Уже в первом своем письме (1922), говоря о реформах «живоцерковников», Новоселов обличает содержащуюся в их самоназвании претензию «оживить» якобы «парализованное» тело Церкви4 путём «улучшения» организации ее сакрального пространства (устранение иконостаса, помещение алтаря в центр), ее иерархии (отмена поста патриарха, введение женатого епископата), богослужебного языка (перевод на современный русский) и календаря (переход на григорианский стиль)5. Для Новоселова подобные попытки возрождения (отвергнутые большинством верующих в России)6 были признаком глубокого непонимания того, что есть в христианском смысле жизнь. «Подлинная жизнь есть жизнь вечная, а она в Господе Иисусе Христе, или, иначе, Сам Господь»7; она «содержится в Церкви», понимаемой как «тело Христово, Христом возглавляемое»8. Идея оживления Церкви, как она понималась «обновленцами», для Новоселова абсурдна уже потому, что для него источником жизни в вышеуказанном смысле является сама Церковь9. Скорее надо стремиться ожить самому, припадая к этому источнику – главным образом через святые Таинства и другие богодейственные10 символы, такие как имя Божие11 и животворящий Крест. Только имея в виду конечную цель такого оживления (или, вернее, обожения) жизни каждого христианина можно осмысленно говорить «об оживлении прихода или вообще церковного общества (отнюдь не Церкви...)»12.
Уже в своем первом письме Новоселов, таким образом, проводит различие между Церковью как телом Христовым, каковую он называет «организмом вечной жизни», с одной стороны, и всяким «церковным обществом» (будь то приходским, поместным или вселенским), с другой. Вне контекста это можно было бы понять так, что, поскольку Церковь включает также и почивших святых, «церковное общество» отличается от неё как часть от целого. Однако Новоселов, как видно из его второго письма, в котором он отвечает на просьбу «друзей» раскрыть подробнее «сущность Церкви», имеет в виду иное.
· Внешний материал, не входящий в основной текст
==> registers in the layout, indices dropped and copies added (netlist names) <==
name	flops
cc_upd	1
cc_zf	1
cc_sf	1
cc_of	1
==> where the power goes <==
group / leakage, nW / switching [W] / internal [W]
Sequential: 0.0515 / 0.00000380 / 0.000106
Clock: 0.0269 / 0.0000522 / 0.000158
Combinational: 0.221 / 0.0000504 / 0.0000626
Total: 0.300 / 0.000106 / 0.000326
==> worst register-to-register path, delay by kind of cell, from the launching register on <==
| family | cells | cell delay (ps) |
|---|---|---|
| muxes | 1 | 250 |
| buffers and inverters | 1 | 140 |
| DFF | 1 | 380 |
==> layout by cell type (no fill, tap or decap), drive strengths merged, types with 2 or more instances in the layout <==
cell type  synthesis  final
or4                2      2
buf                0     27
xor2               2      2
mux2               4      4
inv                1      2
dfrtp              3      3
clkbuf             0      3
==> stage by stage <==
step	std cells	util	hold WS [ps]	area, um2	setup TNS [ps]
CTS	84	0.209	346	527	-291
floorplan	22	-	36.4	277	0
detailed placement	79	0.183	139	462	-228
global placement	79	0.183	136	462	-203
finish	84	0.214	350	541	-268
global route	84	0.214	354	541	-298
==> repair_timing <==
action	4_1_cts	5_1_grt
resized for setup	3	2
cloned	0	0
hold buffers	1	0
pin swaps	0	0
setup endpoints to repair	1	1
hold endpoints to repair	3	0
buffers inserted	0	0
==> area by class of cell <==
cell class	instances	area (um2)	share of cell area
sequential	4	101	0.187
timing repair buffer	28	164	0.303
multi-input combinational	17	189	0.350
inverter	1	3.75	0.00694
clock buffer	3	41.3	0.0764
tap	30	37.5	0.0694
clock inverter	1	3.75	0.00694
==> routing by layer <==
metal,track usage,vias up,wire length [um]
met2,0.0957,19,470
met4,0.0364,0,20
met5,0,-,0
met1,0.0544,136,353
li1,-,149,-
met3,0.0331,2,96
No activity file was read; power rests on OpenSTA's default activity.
### config.mk
export PLATFORM = sky130hd
export DESIGN_NAME = serial_frame_scheduler
export DESIGN_NICKNAME = d
export VERILOG_FILES = /design/src/rtl/sfs_pkg.sv /design/src/rtl/sfs_rr_arbiter.sv /design/src/rtl/serial_frame_scheduler.sv
export SDC_FILE = /design/constraint.sdc
export NUM_CORES = 1
export LEC_CHECK = 0
export BUFFER_PORTS_ARGS = -buffer_cell sky130_fd_sc_hd__buf_4
export CORE_AREA = 3 3 55 57
export CTS_CLUSTER_DIAMETER = 120
export DETAILED_ROUTE_END_ITERATION = 8
export DIE_AREA = 0 0 58 60
export GPL_ROUTABILITY_DRIVEN = 0
export GPL_TIMING_DRIVEN = 1
export PLACE_DENSITY = 0.89
export RECOVER_POWER = 50
export SYNTH_ARGS = -nofsm -noshare
export SYNTH_HDL_FRONTEND = slang
export SYNTH_SLANG_ARGS = --single-unit
### constraint.sdc
create_clock -name clk -period 7.4 [get_ports clk]
set_clock_uncertainty 0.2 [all_clocks]
set_input_delay 1.85 -clock clk [delete_from_list [all_inputs] [get_ports clk]]
set_output_delay 1.85 -clock clk [all_outputs]
set_load 0.005 [all_outputs]
### src/rtl/sfs_pkg.sv
// Shared state encoding and constants for serial_frame_scheduler.
package sfs_pkg;

   typedef enum logic [2:0] {
      S_IDLE,
      S_ARB,
      S_SEND,
      S_GAP,
      S_ERR_HOLD
   } sfs_state_e;

   localparam int FRAME_BITS      = 101;
   localparam int DEF_NREQ        = 4;
   localparam int DEF_GAP_CYC     = 4;
   localparam int DEF_TIMEOUT_CYC = 128;
   localparam int GAP_CNT_W       = 4;

endpackage

### src/rtl/sfs_rr_arbiter.sv
// Round-robin selector: combinational pick starting at r_ptr, pointer advances
// past the winner whenever the pick is taken.
module sfs_rr_arbiter
   import sfs_pkg::*;
#(
   parameter int NREQ = DEF_NREQ
) (
   input  logic            clk,
   input  logic            rst,
   input  logic [NREQ-1:0] i_req,
   input  logic            i_take,
   output logic [NREQ-1:0] o_gnt,
   output logic            o_any
);

   localparam int PW = $clog2(NREQ);

   logic [PW-1:0] r_ptr;
   logic [PW-1:0] w_win;
   logic [PW:0]   w_pos;

   always_comb begin
      o_gnt = '0;
      o_any = 1'b0;
      w_win = '0;
      w_pos = '0;
      for (int k = 0; k < NREQ; k++) begin
         w_pos = {1'b0, r_ptr} + (PW+1)'(k);
         if (w_pos >= (PW+1)'(NREQ)) w_pos = w_pos - (PW+1)'(NREQ);
         if (!o_any && i_req[w_pos[PW-1:0]]) begin
            o_any                 = 1'b1;
            w_win                 = w_pos[PW-1:0];
            o_gnt[w_pos[PW-1:0]]  = 1'b1;
         end
      end
   end

   always_ff @(posedge clk or posedge rst) begin
      if (rst)
         r_ptr <= '0;
      else if (i_take)
         r_ptr <= (w_win == PW'(NREQ - 1)) ? '0 : w_win + 1'b1;
   end

endmodule

### src/rtl/serial_frame_scheduler.sv
// Grants one requester at a time a 101-bit frame on the serial transmitter.
// Define SFS_TIMEOUT_EN to add the SEND watchdog (sticky err, ERR_HOLD recovery).
module serial_frame_scheduler
   import sfs_pkg::*;
#(
   parameter int NREQ        = DEF_NREQ,
   parameter int GAP_CYC     = DEF_GAP_CYC,
   parameter int TIMEOUT_CYC = DEF_TIMEOUT_CYC
) (
   input  logic            clk,
   input  logic            rst,
   input  logic [NREQ-1:0] req,
   input  logic [NREQ-1:0] pol_sel,
   input  logic [NREQ-1:0] st_sel,
   output logic [NREQ-1:0] grant,
   output logic [NREQ-1:0] done,
   output logic            tx_start,
   output logic            tx_polarity,
   output logic            tx_state,
   input  logic            tx_eoc,
   output logic            busy,
   output logic            err
);

   if (NREQ < 2 || NREQ > 8) begin : g_bad_nreq
      $error("serial_frame_scheduler: NREQ must be 2..8");
   end
   if (GAP_CYC < 1 || GAP_CYC > 15) begin : g_bad_gap
      $error("serial_frame_scheduler: GAP_CYC must be 1..15");
   end
   if (TIMEOUT_CYC <= FRAME_BITS) begin : g_bad_timeout
      $error("serial_frame_scheduler: TIMEOUT_CYC must exceed the frame length");
   end

   sfs_state_e           r_state, w_next;
   logic [NREQ-1:0]      r_grant, r_done, w_arb_gnt;
   logic                 w_arb_any, w_arb_take;
   logic                 r_pol, r_st;
   logic [GAP_CNT_W-1:0] r_gap_cnt;
   logic                 w_gap_done, w_to_hit;

   sfs_rr_arbiter #(.NREQ(NREQ)) u_arb (
      .clk    (clk),
      .rst    (rst),
      .i_req  (req),
      .i_take (w_arb_take),
      .o_gnt  (w_arb_gnt),
      .o_any  (w_arb_any)
   );

   assign w_arb_take = (r_state == S_ARB) && w_arb_any;
   // Gap ends only once the minimum spacing is met and the transmitter has released eoc.
   assign w_gap_done = (r_gap_cnt == GAP_CNT_W'(GAP_CYC - 1)) && !tx_eoc;

`ifdef SFS_TIMEOUT_EN
   localparam int TO_W = $clog2(TIMEOUT_CYC);
   logic [TO_W-1:0] r_to_cnt;
   logic            r_err;

   assign w_to_hit = (r_to_cnt == TO_W'(TIMEOUT_CYC - 1));

   always_ff @(posedge clk or posedge rst) begin
      if (rst) begin
         r_to_cnt <= '0;
         r_err    <= 1'b0;
      end else begin
         r_to_cnt <= (r_state == S_SEND) ? r_to_cnt + 1'b1 : '0;
         if (r_state == S_SEND && !tx_eoc && w_to_hit) r_err <= 1'b1;
      end
   end

   assign err = r_err;
`else
   assign w_to_hit = 1'b0;
   assign err      = 1'b0;
`endif

   always_comb begin
      w_next = r_state;
      case (r_state)
         S_IDLE:     if (|req) w_next = S_ARB;
         S_ARB:      w_next = w_arb_any ? S_SEND : S_IDLE;
         S_SEND: begin
            if (tx_eoc)        w_next = S_GAP;
            else if (w_to_hit) w_next = S_ERR_HOLD;
         end
         S_GAP,
         S_ERR_HOLD: if (w_gap_done) w_next = S_IDLE;
         default:    w_next = S_IDLE;
      endcase
   end

   always_ff @(posedge clk or posedge rst) begin
      if (rst) begin
         r_state   <= S_IDLE;
         r_grant   <= '0;
         r_done    <= '0;
         r_pol     <= 1'b0;
         r_st      <= 1'b0;
         r_gap_cnt <= '0;
      end else begin
         r_state <= w_next;
         r_done  <= '0;
         case (r_state)
            S_ARB: if (w_arb_any) begin
               r_grant <= w_arb_gnt;
               r_pol   <= |(pol_sel & w_arb_gnt);
               r_st    <= |(st_sel & w_arb_gnt);
            end
            S_SEND: begin
               if (tx_eoc) begin
                  r_done  <= r_grant;
                  r_grant <= '0;
               end else if (w_to_hit) begin
                  r_grant <= '0;
               end
            end
            default: ;
         endcase
         if (r_state == S_GAP || r_state == S_ERR_HOLD) begin
            if (r_gap_cnt != GAP_CNT_W'(GAP_CYC - 1)) r_gap_cnt <= r_gap_cnt + 1'b1;
         end else begin
            r_gap_cnt <= '0;
         end
      end
   end

   assign grant       = r_grant;
   assign done        = r_done;
   assign tx_start    = (r_state == S_SEND);
   assign tx_polarity = r_pol;
   assign tx_state    = r_st;
   assign busy        = (r_state != S_IDLE);

endmodule

# Word-level counts from Yosys, hierarchy flattened
# Cells that the tools add are included.
word_totals:
  output_inout_bits: 13
  inputBits: 15
  word_cells: 114
  ff_bits: 19
op_classes:
  n_lt_le_gt_ge: 12
  eq_ne: 12
  reduce_logical: 24
  muxes: 45
  add_sub_neg: 9
  bitwise_logic: 5
ops:
  columns: ["cell", "count"]
  rows:
  - ["4-bit two-way mux", 10]
  - ["2-bit two-way mux", 10]
  - ["2-bit by 3-bit < comparator with 1-bit output (second input constant)", 4]
  - ["1-bit two-way mux", 12]
  - ["4-bit bitwise OR", 3]
  - ["3-bit case mux with 4 select lines", 1]
  - ["4-bit OR reduction", 3]
  - ["3-bit greater-or-equal comparator (second input constant)", 3]
  - ["1-bit logical AND", 9]
  - ["3-bit two-way mux", 3]
  - ["4-bit bitwise AND", 2]
  - ["1-bit binary-select mux with 2-bit select", 4]
  - ["1-bit demux with 2-bit select", 4]
  - ["2-bit by 1-bit greater-or-equal comparator with 1-bit output (second input constant)", 4]
  - ["4-bit case mux with 2 select lines", 1]
  - ["2-bit by 1-bit subtractor with 2-bit output (second input constant)", 4]
  - ["2-bit by 2-bit adder with 3-bit output (second input constant)", 2]
  - ["3-bit by 2-bit equality test with 1-bit output (second input constant)", 2]
  - ["2-bit != test (second input constant)", 3]
  - ["3-bit AND reduction", 2]
  - ["4-bit by 1-bit adder with 4-bit output (second input constant)", 1]
  - ["4-bit by 2-bit equality test with 1-bit output (second input constant)", 1]
  - ["1-bit zero test", 4]
  - ["2-bit by 1-bit != test with 1-bit output (second input constant)", 2]
  - ["other kinds (13)", 13]

# Depth between registers and ports, before layout
depth:
  word_depth: 16
  depth_mapped: 12
  ltp_nobuf: 8

# Cells and area by module
# Synthesis repeated with hierarchy kept, for this count alone.
unflattened:
  cells_unflattened: 122
  area_unflattened_um2: 1236.2
modules_own_cells:
  columns: ["module", "seq_area_each_um2", "area_per_inst_um2", "instances", "cells_each"]
  rows:
  - ["serial_frame_scheduler", 400.4, 732.0, 1, 68]
  - ["sfs_rr_arbiter", 50.0, 504.2, 1, 54]

# Worst setup path after synthesis
# OpenSTA, ideal clock, no wires.
synth_path:
  path_type: "input port to flip-flop"
  startpoint: "input req[3]"
  endpoint: "register u_arb.r_ptr[1]"
  path_stages: 8
  n_path_buf: 2
  arrival_time_ns: 3.375
  slack_ns: 3.705
  setup_time_ns: 0.120
  required_ns: 7.080
  cell_sequence: "buf_6 > mux4_2 > buf_6 > nor3b_1 > nor4_2 > a21oi_1 > a21o_1 > a31o_1"
synth_via:
  elab_chain_cells: 14
  elab_cells_between_ends: 26
  classes_between: "add/sub: 1; eq/ne: 1; mux: 17; reduce/logical: 7"
synth_lines:
  columns: ["item", "line", "text"]
  rows:
  - ["start, declared", "serial_frame_scheduler.sv:12", "input logic [NREQ-1:0] req,"]
  - ["1-bit binary-select mux with 2-bit select", "sfs_rr_arbiter.sv:30", "if (!o_any && i_req[w_pos[PW-1:0]]) begin"]
  - ["1-bit two-way mux (implied by the code)", "sfs_rr_arbiter.sv:30", null]
  - ["1-bit two-way mux", "sfs_rr_arbiter.sv:30", null]
  - ["1-bit zero test", "sfs_rr_arbiter.sv:30", null]
  - ["1-bit logical AND", "sfs_rr_arbiter.sv:30", null]
  - ["1-bit two-way mux", "sfs_rr_arbiter.sv:30", null]
  - ["1-bit zero test", "sfs_rr_arbiter.sv:30", null]
  - ["1-bit logical AND", "sfs_rr_arbiter.sv:30", null]
  - ["1-bit two-way mux", "sfs_rr_arbiter.sv:30", null]
  - ["1-bit zero test", "sfs_rr_arbiter.sv:30", null]
  - ["1-bit logical AND", "sfs_rr_arbiter.sv:30", null]
  - ["2-bit two-way mux", "sfs_rr_arbiter.sv:30", null]
  - ["2-bit by 1-bit adder with 2-bit output or 2-bit equality test (tied branches)", "sfs_rr_arbiter.sv:42", "r_ptr <= (w_win == PW'(NREQ - 1)) ? '0 : w_win + 1'b1;"]
  - ["2-bit two-way mux", "sfs_rr_arbiter.sv:42", null]
  - ["end signal, assigned", "sfs_rr_arbiter.sv:42", null]
  - ["end, declared", "sfs_rr_arbiter.sv:18", "logic [PW-1:0] r_ptr;"]
# Parallel ways exist; a longest one is shown, timed or not. The select of a mux whose other input is x is not followed.
# A chain may end at the register's enable or synchronous reset.

# Final worst setup path
layout_path:
  startpoint: "input req[2]"
  endpoint: "register u_arb.r_ptr[1]"
# The elaborated chain is that of the path after synthesis.

==> out/results.tsv <==
stage	metric	value	unit
cells_and_area	most-common-layout-cells	24 x buf_4, 18 x dfrtp_1, 14 x nand2_1	
floorplan	die_h	60	um
route	drc	0	
cts	cts.hold.buffers_added	0	
floorplan	initial_core_util	60.4	%
sta	fin_setup_tns	0	ns
sta	fmax	279	MHz
yosys	ys_seq_elements	18	
yosys	ys_seq_area_share	29.6	%
cells_and_area	final_common_cell	buf_4	
yosys	netlist_instances	167	
cells_and_area	syn_to_final_growth	9.86	%
cts	h-tree-depth	1	
worst_setup_path	path_class	in -> reg	
power_and_ir_drop	leakagePower	0.798	nW
global_routing	antenna_found_initial	0	
placement	dp_slack	3.51	ns
floorplan	die-area	3480	sq um
cts	cts_tree	built	
sta	holdWs	0.358	ns
cells_and_area	fin_cells	214	
sta	final.min_clock_period	3.59	ns
cells_and_area	fillers	206	
yosys	synthArstFlopShare	100	%
cts	clkTransAtPathRegs	0.09	ns
yosys	yosysUniqueCellTypes	48	
placement	io_buffers	26	
cts	cts_resized	0	
route	vias	1333	
yosys	synthesis.area	1520	sq um
run_status	outcome	complete, no violations	
sta	tightest_slew	0.679	ns
route	routed_wl	3.44	mm
power_and_ir_drop	powerDensity	364	nW/um^2
worst_setup_path	crit_path_max_incr_delay	0.59	ns
power_and_ir_drop	power.total	0.609	mW
cells_and_area	ff_latch_area	450	sq um
power_and_ir_drop	power_frac_clock	7.6	%
flow_run	max_cap_violations	0	
worst_setup_path	cp-end-kind	flip-flop	
power_and_ir_drop	power.share.switching	46.0	%
global_routing	grt_pass1_wl	5.36	mm
worst_setup_path	crit_required	7.38	ns
route	first_pass_iters	4	
worst_setup_path	start_kind	input pin	
worst_setup_path	slowest_stage	mux4_2	
floorplan	ios	28	
power_and_ir_drop	p_int	0.329	mW
placement	dpl.hpwl	2.65	mm
yosys	yosysWarnings	0	
cts	clock_latency	0.28	ns
route	ant_nets	0	
worst_setup_path	worst-path-max-fanout	15	
yosys	synth_ff_type	dfrtp_1	
global_routing	grtUsageTotal	19.8	%
cts	post_cts_buffers	0	
cts	cts_made_buffers	3	
cells_and_area	drive_gt1_share	21.2	%
cells_and_area	n_antenna_cell	0	
worst_setup_path	crit_chain	buf_4 > mux4_2 > nor3b_1 > nor4_2 > a21oi_1 > a21o_1 > a31o_1	
sta	setup_violations	0	
placement	dp_cells	211	
floorplan	row_count	18	
cts	clock_path_buffers	2	
sta	period_share	48.5	%
power_and_ir_drop	p_switching	0.280	mW
floorplan	core_area	2520	sq um
global_routing	grt_pass1_vias	1239	
worst_setup_path	cp.arrival	3.57	ns
cts	clock-sinks	18	
sta	grt_setup_unrepaired	no	
route	viasPerCell	6.23	
yosys	synth-edff-count	0	
sta	max_slew_margin	54.7	%
yosys	syn_avg_cell_area	9.12	sq um
yosys	synthesis.nets	190	
cells_and_area	multi_input_area	945	sq um
sta	fin_ws	3.81	ns
cells_and_area	nNetsFinal	209	
min_path	min_path_type	reg -> reg	
sta	finalHoldViolations	0	
sta	drv_slew	0	
cts	root_buffer	clkbuf_4	
power_and_ir_drop	pwr-share-comb	64.6	%
floorplan	die_x	58	um
power_and_ir_drop	p_seq_share	27.8	%
global_routing	grt_max_degree	21	
power_and_ir_drop	irDropWorstVdd	0.265	mV
route	drt_iter0_markers	52	
route	wl_per_cell	16.1	um
global_routing	grt_overflow	0	
-- cell families after synthesis --
group                      after synthesis  synth area share, %
other                                    1                0.246
and+or+nand+nor                         67                 24.8
AOI/OAI and AO/OA                       40                 18.1
DFF                                     18                 29.6
adders and majority gates                8                 6.57
xor gates and xnor gates                 2                 1.15
muxes                                   12                 11.2
buffers and inverters                   19                 8.38
-- area by class of cell --
class	instances	area share (%)
multi-input cells	130	56.5
flip-flops and latches	18	26.9
repair buffers	26	11.4
clock buffers	3	1.35
well taps	30	2.24
inverters	7	1.57
-- critical path: cells and delay by family --
family,cells,cell delay (ns)
AOI/OAI and AO/OA,3,0.53
and+or+nand+nor,2,0.44
muxes,1,0.59
buffers and inverters,1,0.16
-- per-layer routing --
layer	GRT usage (%)	up-vias	part of all wire [%]
met1	22.8	644	40
met2	36.8	45	54
li1	-	638	-
met3	1.30	6	4.4
met5	0	-	0
met4	9.93	0	1.5
-- power by group through the flow --
stage | logic [mW] | clock network (mW) | registers, mW
2_1_floorplan | 0.334 | 0 | 0.149
3_3_place_gp | 0.368 | 0 | 0.165
3_5_place_dp | 0.389 | 0 | 0.170
4_1_cts | 0.390 | 0.0473 | 0.168
5_1_grt | 0.431 | 0.0497 | 0.175
6_report | 0.394 | 0.0463 | 0.169
-- state kept, by name, indices dropped and copies added, names as in the netlist --
| name | cells |
|---|---|
| tx_polarity | 1 |
| tx_state | 1 |
| done | 4 |
| u_arb.r_ptr | 2 |
| grant | 4 |
| r_gap_cnt | 4 |
| r_state | 2 |
-- per-stage QoR --
stage | area, sq um | util (%)
finish | 1670 | 66.3
floorplan | 1520 | -
CTS | 1680 | 66.5
global route | 1670 | 66.3
global placement | 1650 | 65.6
detailed placement | 1650 | 65.6
-- cells in the mapped netlist (all sizes together), types with 6 or more instances --
| library cell | count | area [sq um] |
|---|---|---|
| nor3b | 6 | 45.0 |
| a21oi | 9 | 45.0 |
| nand3 | 6 | 30.0 |
| o21ai | 8 | 40.0 |
| buf | 10 | 83.8 |
| and3 | 6 | 37.5 |
| inv | 7 | 26.3 |
| nor2 | 11 | 41.3 |
| ha | 8 | 100 |
| nand2 | 14 | 52.6 |
| dfrtp | 18 | 450 |
-- final timing paths --
check	from	endpoint	slack [ns]	cells after the start
setup / recovery	req[2]	u_arb.r_ptr[1]$_DFFE_PP0P_	3.81	7
hold / removal	r_state[1]$_DFFE_PP0P_	r_state[1]$_DFFE_PP0P_	0.36	2
setup reg to reg	u_arb.r_ptr[0]$_DFFE_PP0P_	u_arb.r_ptr[1]$_DFFE_PP0P_	3.93	8
hold reg to reg	r_state[1]$_DFFE_PP0P_	r_state[1]$_DFFE_PP0P_	0.36	2
max in group asynchronous	rst	r_state[1]$_DFFE_PP0P_	5.13	2
min in group asynchronous	rst	done[0]$_DFF_PP0_	1.45	2
Power figures use the tool's default switching activity.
Начинает он прояснение этой «сущности» с того, что «Церковь не имеет точных, адекватных самоопределений, кроме иррационального и таинственного определения апостольского: “тело Христово”»13. Церковь является, таким образом, «великой тайной»14 не только для «внешних», но даже для святых, хотя и в другом смысле. Для души, оживляемой приобщением к жизни, содержащейся и сокрытой в ней, Церковь – «тайна» в смысле самого этого таинства (понимаемого Церковью как «приобщение Святых Тайн»); для сознания, не просвещенного благодатью, Церковь – тайна как нечто, к чему оно не имеет (и не может иметь) доступа. Недоступной для такого сознания (как бы оно ее себе не представляло) делает Церковь то, что она, «с одной стороны, не отвлеченное понятие, подлежащее рациональному определению, [а] с другой – не внешнее учреждение, не общество, не организация, которые можно было бы точно описать или указать перстом»15.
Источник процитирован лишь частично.